Find those who will love your work

My newest course begins next week. It’s called Find & Engage, and is focused on helping creative people create clarity around who their ideal audience is, and how to best reach them. (Please consider checking it out or telling a friend — deadline to register is Monday.)

The topic of finding and engaging a readership has been on my mind a lot lately, and was perhaps best embodied in an event I was a part of last week: The Morristown Festival of Books. I have been a volunteer for the festival the past two years, helping out with social media.

Christopher Scotton (left) and me.
Christopher Scotton and me.

Before the keynote began, I was able to grab a few minutes with author Christopher Scotton, who was a client of mine during the launch of his novel The Secret Wisdom of the Earth. As we looked out on the crowd of 800+ people who showed up to see authors Nicholas Kristof and Sheryl WuDunn, he reflected on the power of these events.

Nicholas Kristof and Sheryl WuDunn speaking at The Morristown Festival of Books
Nicholas Kristof and Sheryl WuDunn speaking at The Morristown Festival of Books

Here are a few reflections I have had this week since experiencing the festival:

The Author Shows Up.
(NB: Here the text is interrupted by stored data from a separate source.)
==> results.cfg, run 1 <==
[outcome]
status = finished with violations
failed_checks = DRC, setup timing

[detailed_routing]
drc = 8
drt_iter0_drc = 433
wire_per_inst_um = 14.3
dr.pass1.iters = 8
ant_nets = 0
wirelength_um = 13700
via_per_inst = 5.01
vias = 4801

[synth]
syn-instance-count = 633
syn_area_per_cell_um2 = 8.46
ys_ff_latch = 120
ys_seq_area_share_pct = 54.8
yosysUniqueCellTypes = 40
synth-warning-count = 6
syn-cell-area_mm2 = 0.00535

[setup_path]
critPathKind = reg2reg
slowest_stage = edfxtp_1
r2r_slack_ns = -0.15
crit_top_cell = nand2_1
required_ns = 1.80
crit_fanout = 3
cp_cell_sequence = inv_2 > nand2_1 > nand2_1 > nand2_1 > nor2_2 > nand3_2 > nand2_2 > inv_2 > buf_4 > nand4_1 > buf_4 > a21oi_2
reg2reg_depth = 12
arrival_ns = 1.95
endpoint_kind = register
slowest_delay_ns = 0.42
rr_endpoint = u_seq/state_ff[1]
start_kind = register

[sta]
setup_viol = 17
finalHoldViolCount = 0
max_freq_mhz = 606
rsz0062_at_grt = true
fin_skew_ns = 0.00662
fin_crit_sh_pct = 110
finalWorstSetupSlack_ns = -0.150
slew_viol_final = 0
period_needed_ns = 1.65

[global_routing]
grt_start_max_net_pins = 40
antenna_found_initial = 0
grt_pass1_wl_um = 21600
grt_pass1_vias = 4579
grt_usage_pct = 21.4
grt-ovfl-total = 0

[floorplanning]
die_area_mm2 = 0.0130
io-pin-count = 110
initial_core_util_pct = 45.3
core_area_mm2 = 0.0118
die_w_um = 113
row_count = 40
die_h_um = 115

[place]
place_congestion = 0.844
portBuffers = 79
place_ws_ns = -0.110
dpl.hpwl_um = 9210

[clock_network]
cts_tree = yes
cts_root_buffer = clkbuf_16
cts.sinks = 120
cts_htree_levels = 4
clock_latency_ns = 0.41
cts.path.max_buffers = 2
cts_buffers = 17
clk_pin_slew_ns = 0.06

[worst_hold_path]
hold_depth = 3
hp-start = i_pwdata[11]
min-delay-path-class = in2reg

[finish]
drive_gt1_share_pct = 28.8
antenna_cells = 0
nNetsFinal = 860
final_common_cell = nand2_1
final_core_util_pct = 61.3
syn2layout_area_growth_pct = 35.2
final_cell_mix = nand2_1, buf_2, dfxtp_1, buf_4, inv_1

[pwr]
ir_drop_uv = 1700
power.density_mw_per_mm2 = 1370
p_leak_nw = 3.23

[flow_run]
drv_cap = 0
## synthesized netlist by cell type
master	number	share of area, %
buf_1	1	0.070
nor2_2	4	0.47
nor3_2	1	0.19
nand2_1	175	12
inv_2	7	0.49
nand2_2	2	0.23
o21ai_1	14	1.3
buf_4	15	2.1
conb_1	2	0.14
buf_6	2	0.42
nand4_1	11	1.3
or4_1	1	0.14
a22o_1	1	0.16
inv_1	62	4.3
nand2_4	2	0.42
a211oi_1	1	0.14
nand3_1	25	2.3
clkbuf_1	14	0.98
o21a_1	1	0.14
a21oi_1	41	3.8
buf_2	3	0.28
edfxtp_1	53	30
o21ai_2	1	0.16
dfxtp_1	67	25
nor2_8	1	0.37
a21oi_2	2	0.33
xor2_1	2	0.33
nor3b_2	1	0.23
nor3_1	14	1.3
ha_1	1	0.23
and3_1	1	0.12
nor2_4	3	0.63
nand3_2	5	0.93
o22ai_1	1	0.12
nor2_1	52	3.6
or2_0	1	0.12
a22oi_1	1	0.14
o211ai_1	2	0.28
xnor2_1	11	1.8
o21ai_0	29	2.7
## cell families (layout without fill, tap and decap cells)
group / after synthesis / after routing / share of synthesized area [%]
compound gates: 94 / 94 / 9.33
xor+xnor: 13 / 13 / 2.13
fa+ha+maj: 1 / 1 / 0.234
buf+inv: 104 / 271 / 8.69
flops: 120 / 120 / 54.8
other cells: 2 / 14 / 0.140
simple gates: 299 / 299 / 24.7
Again. And Again.

The bottom line? People show up. They show up to see authors they admire; they show up to discover new authors and their books. And to me, a festival such as this one represents so much about how authors try to connect with a readership.
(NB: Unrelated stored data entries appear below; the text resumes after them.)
File: config.mk
export PLATFORM = sky130hd
export DESIGN_NAME = agc_gain_step
export DESIGN_NICKNAME = d
export VERILOG_FILES = /design/src/hdl/agc_pkg.sv /design/src/hdl/step_timer_if.sv /design/src/hdl/step_timer.sv /design/src/hdl/agc_gain_step.sv
export SDC_FILE = /design/constraint.sdc
export NUM_CORES = 1
export LEC_CHECK = 0
export ABC_AREA = 0
export ABC_CLOCK_PERIOD_IN_PS = 6200
export BUFFER_PORTS_ARGS = -buffer_cell sky130_fd_sc_hd__buf_4
export CORE_ASPECT_RATIO = 2
export CORE_MARGIN = 2
export CORE_UTILIZATION = 28
export CTS_CLUSTER_SIZE = 10
export DETAILED_ROUTE_END_ITERATION = 10
export SETUP_SLACK_MARGIN = 0.02
export SLEW_MARGIN = 0
export SYNTH_ARGS = -nofsm -noshare
export SYNTH_HDL_FRONTEND = slang
export SYNTH_HIERARCHICAL = 1
export SYNTH_SLANG_ARGS = --single-unit
export TNS_END_PERCENT = 10
File: constraint.sdc
create_clock -name CLK_I -period 6.2 [get_ports CLK_I]
set_clock_uncertainty 0.05 [all_clocks]
set_input_delay 0.62 -clock CLK_I [delete_from_list [all_inputs] [get_ports CLK_I]]
set_output_delay 0.62 -clock CLK_I [all_outputs]
set_load 0.005 [all_outputs]
$ cat config.mk
export PLATFORM = sky130hd
export DESIGN_NAME = adcrw_core
export DESIGN_NICKNAME = d
export VERILOG_FILES = /design/src/adcrw_core.v
export VERILOG_INCLUDE_DIRS = /design/src /design/src/inc
export SDC_FILE = /design/constraint.sdc
export NUM_CORES = 1
export LEC_CHECK = 0
export ABC_AREA = 1
export BUFFER_PORTS_ARGS = -buffer_cell sky130_fd_sc_hd__buf_2
export CORE_MARGIN = 3
export CORE_UTILIZATION = 48
export DETAILED_ROUTE_END_ITERATION = 16
export PLACE_DENSITY = 0.7
export SYNTH_ARGS = -nofsm -noshare
export SYNTH_HDL_FRONTEND = slang
export SYNTH_SLANG_ARGS = --single-unit
$ cat constraint.sdc
create_clock -name pclk -period 3.1 [get_ports pclk]
set_input_delay 0 -clock pclk [delete_from_list [all_inputs] [get_ports pclk]]
set_output_delay 0 -clock pclk [all_outputs]
set_load 0.05 [all_outputs]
Sure, it is a wonderful thing to have a festival invite you to speak about your book in front of hundreds of people. It validates so much about why you do what you do, and what you hope the book can achieve by reaching more readers.

But let’s face it, this is work. In order to spend 40 minutes in front of an audience, you have to travel perhaps hundreds of miles, be away from family, justify donating this time with other responsibilities, and put all of your other personal needs on hold so you can do the thing that most people dread: public speaking.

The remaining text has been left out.